■ DATA TO USE:
▶
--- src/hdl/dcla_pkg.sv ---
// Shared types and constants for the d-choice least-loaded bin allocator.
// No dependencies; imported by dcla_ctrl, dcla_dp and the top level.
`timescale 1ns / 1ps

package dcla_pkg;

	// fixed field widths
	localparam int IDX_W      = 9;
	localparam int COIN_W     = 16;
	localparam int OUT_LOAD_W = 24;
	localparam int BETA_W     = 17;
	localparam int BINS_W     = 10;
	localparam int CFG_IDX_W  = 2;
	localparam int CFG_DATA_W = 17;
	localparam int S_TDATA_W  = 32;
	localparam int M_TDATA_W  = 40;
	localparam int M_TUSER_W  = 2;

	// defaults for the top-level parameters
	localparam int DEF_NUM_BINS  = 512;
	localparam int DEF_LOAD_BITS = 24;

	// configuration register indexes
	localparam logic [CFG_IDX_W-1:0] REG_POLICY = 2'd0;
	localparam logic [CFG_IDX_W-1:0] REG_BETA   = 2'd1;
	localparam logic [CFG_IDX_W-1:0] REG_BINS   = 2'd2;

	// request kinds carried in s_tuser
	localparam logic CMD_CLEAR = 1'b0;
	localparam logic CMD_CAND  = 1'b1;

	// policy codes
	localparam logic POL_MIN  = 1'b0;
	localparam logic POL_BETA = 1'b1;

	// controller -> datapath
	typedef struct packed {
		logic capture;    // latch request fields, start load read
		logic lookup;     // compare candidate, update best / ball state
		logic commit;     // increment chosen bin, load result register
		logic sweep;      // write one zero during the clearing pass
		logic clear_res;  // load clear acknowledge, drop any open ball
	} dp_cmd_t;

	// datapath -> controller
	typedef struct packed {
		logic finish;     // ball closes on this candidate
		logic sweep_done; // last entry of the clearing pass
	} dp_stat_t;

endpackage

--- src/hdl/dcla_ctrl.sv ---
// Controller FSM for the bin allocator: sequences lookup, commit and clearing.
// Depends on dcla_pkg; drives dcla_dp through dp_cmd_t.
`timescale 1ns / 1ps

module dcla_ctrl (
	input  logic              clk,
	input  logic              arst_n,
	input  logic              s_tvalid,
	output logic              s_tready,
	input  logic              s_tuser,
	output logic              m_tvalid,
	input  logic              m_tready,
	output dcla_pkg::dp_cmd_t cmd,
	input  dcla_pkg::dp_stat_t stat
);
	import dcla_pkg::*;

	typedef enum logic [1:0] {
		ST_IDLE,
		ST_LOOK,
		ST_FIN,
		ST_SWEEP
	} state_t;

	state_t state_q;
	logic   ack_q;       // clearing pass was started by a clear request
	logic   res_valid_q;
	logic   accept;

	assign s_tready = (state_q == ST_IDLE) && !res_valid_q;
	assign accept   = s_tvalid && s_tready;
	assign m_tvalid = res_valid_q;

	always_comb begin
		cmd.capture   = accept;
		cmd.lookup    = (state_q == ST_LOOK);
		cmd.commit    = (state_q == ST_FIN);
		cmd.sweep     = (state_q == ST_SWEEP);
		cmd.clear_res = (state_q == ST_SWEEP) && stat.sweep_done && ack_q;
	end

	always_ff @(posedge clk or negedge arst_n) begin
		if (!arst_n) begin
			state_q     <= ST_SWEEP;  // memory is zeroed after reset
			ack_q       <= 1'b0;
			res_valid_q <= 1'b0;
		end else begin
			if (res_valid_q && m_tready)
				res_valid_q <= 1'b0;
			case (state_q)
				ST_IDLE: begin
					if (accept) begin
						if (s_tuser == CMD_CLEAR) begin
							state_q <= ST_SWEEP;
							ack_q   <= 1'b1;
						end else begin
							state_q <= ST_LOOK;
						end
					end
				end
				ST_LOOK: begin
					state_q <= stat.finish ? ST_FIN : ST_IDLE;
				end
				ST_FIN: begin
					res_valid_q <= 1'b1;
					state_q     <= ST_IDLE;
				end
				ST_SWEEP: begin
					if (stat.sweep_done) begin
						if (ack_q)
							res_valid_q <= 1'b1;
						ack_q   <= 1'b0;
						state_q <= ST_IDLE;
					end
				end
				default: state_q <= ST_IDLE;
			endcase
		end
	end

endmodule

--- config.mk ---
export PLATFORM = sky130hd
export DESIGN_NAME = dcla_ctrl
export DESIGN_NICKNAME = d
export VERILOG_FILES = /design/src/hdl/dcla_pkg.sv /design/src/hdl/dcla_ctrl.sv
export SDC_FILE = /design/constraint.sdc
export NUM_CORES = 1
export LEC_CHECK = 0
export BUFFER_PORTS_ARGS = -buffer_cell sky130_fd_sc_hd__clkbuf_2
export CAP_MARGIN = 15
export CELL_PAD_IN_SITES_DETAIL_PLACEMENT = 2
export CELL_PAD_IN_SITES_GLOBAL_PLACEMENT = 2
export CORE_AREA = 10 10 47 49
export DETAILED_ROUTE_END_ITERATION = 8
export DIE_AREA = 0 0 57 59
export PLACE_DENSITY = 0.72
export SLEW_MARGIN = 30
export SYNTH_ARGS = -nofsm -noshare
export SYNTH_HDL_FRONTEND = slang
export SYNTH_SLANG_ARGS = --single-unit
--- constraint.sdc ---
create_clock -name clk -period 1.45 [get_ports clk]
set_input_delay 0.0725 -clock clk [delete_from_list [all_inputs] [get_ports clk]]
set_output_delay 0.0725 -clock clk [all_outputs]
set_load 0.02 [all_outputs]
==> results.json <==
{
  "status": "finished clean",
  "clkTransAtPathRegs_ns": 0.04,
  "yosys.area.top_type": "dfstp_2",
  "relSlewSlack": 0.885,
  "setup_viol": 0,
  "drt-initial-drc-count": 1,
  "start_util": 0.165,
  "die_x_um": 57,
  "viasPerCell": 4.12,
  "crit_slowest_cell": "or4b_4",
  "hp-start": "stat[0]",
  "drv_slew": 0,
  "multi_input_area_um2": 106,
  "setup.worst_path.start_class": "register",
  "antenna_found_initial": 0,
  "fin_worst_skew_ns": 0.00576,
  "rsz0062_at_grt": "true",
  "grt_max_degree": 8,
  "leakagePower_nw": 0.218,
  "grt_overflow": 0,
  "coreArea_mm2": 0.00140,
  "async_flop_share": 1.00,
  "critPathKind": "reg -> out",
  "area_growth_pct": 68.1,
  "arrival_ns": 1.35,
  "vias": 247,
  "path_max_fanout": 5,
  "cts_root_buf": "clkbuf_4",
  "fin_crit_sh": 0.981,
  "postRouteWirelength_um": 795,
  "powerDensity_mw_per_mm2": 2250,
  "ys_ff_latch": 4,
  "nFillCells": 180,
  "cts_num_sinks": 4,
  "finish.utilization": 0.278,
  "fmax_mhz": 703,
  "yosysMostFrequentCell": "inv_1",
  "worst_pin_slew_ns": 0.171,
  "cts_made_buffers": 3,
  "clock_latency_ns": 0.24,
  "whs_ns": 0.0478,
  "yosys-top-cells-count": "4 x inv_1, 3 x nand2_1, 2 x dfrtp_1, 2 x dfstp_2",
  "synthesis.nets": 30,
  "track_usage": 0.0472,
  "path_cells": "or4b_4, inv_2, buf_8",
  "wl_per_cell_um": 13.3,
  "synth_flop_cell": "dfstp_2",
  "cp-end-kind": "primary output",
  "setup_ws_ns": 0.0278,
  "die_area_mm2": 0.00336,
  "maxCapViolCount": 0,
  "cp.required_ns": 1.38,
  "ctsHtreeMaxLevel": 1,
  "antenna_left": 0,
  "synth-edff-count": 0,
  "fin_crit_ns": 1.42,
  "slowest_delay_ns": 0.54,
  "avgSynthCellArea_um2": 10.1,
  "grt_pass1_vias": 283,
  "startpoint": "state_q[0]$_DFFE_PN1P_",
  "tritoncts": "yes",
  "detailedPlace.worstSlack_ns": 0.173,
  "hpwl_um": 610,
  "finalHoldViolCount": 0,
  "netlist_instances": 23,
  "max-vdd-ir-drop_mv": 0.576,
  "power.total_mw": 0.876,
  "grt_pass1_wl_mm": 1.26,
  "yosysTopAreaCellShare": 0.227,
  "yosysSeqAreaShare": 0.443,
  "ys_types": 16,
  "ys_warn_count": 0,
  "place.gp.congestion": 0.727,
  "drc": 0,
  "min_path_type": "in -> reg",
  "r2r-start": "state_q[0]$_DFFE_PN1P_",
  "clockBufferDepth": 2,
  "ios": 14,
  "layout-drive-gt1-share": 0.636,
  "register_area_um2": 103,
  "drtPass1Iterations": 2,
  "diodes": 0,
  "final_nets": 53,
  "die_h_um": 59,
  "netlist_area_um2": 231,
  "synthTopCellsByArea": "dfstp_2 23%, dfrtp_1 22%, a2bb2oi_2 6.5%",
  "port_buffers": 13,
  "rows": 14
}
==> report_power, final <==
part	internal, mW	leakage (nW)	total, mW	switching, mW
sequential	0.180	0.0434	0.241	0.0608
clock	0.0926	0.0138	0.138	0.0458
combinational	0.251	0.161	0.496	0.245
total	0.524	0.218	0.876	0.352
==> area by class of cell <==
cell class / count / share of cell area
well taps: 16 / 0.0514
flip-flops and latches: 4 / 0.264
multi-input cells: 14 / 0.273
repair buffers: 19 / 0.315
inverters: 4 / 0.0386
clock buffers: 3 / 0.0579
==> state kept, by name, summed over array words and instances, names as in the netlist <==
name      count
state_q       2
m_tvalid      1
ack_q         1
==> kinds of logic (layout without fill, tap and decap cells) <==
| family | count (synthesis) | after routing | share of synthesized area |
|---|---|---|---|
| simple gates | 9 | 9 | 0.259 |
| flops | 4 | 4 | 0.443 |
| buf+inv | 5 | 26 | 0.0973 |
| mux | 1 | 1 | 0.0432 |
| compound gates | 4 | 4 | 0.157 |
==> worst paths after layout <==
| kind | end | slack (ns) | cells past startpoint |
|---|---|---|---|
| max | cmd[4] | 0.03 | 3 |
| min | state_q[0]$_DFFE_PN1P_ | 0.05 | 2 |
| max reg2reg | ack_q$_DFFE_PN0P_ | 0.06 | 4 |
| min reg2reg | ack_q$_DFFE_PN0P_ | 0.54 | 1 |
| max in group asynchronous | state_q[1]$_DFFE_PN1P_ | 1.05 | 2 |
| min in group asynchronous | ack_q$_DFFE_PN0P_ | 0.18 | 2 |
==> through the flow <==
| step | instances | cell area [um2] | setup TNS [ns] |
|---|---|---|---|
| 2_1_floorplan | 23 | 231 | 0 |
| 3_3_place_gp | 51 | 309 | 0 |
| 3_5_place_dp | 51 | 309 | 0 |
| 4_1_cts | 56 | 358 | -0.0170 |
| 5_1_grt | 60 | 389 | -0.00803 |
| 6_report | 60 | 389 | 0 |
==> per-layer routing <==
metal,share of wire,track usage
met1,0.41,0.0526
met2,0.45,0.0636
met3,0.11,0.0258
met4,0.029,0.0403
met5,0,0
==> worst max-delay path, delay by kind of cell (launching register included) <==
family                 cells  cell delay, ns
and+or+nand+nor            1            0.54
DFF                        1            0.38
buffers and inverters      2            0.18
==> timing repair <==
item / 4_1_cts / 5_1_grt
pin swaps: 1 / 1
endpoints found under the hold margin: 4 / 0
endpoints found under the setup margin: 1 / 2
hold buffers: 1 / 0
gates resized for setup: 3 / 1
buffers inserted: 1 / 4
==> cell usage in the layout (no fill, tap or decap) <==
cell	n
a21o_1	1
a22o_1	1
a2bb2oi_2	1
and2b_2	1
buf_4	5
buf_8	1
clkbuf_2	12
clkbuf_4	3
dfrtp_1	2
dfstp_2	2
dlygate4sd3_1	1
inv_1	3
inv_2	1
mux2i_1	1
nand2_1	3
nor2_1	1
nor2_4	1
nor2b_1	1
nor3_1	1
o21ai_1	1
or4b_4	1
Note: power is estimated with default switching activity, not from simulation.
◀
■ WHAT IS REQUIRED: Beginning at the line with "(state_q == ST_FIN);" and stopping after the line with "case (state_q)", please write out every line of the data above exactly and nothing else.

■ ANSWER TO THIS PROBLEM:
		cmd.commit    = (state_q == ST_FIN);
		cmd.sweep     = (state_q == ST_SWEEP);
		cmd.clear_res = (state_q == ST_SWEEP) && stat.sweep_done && ack_q;
	end

	always_ff @(posedge clk or negedge arst_n) begin
		if (!arst_n) begin
			state_q     <= ST_SWEEP;  // memory is zeroed after reset
			ack_q       <= 1'b0;
			res_valid_q <= 1'b0;
		end else begin
			if (res_valid_q && m_tready)
				res_valid_q <= 1'b0;
			case (state_q)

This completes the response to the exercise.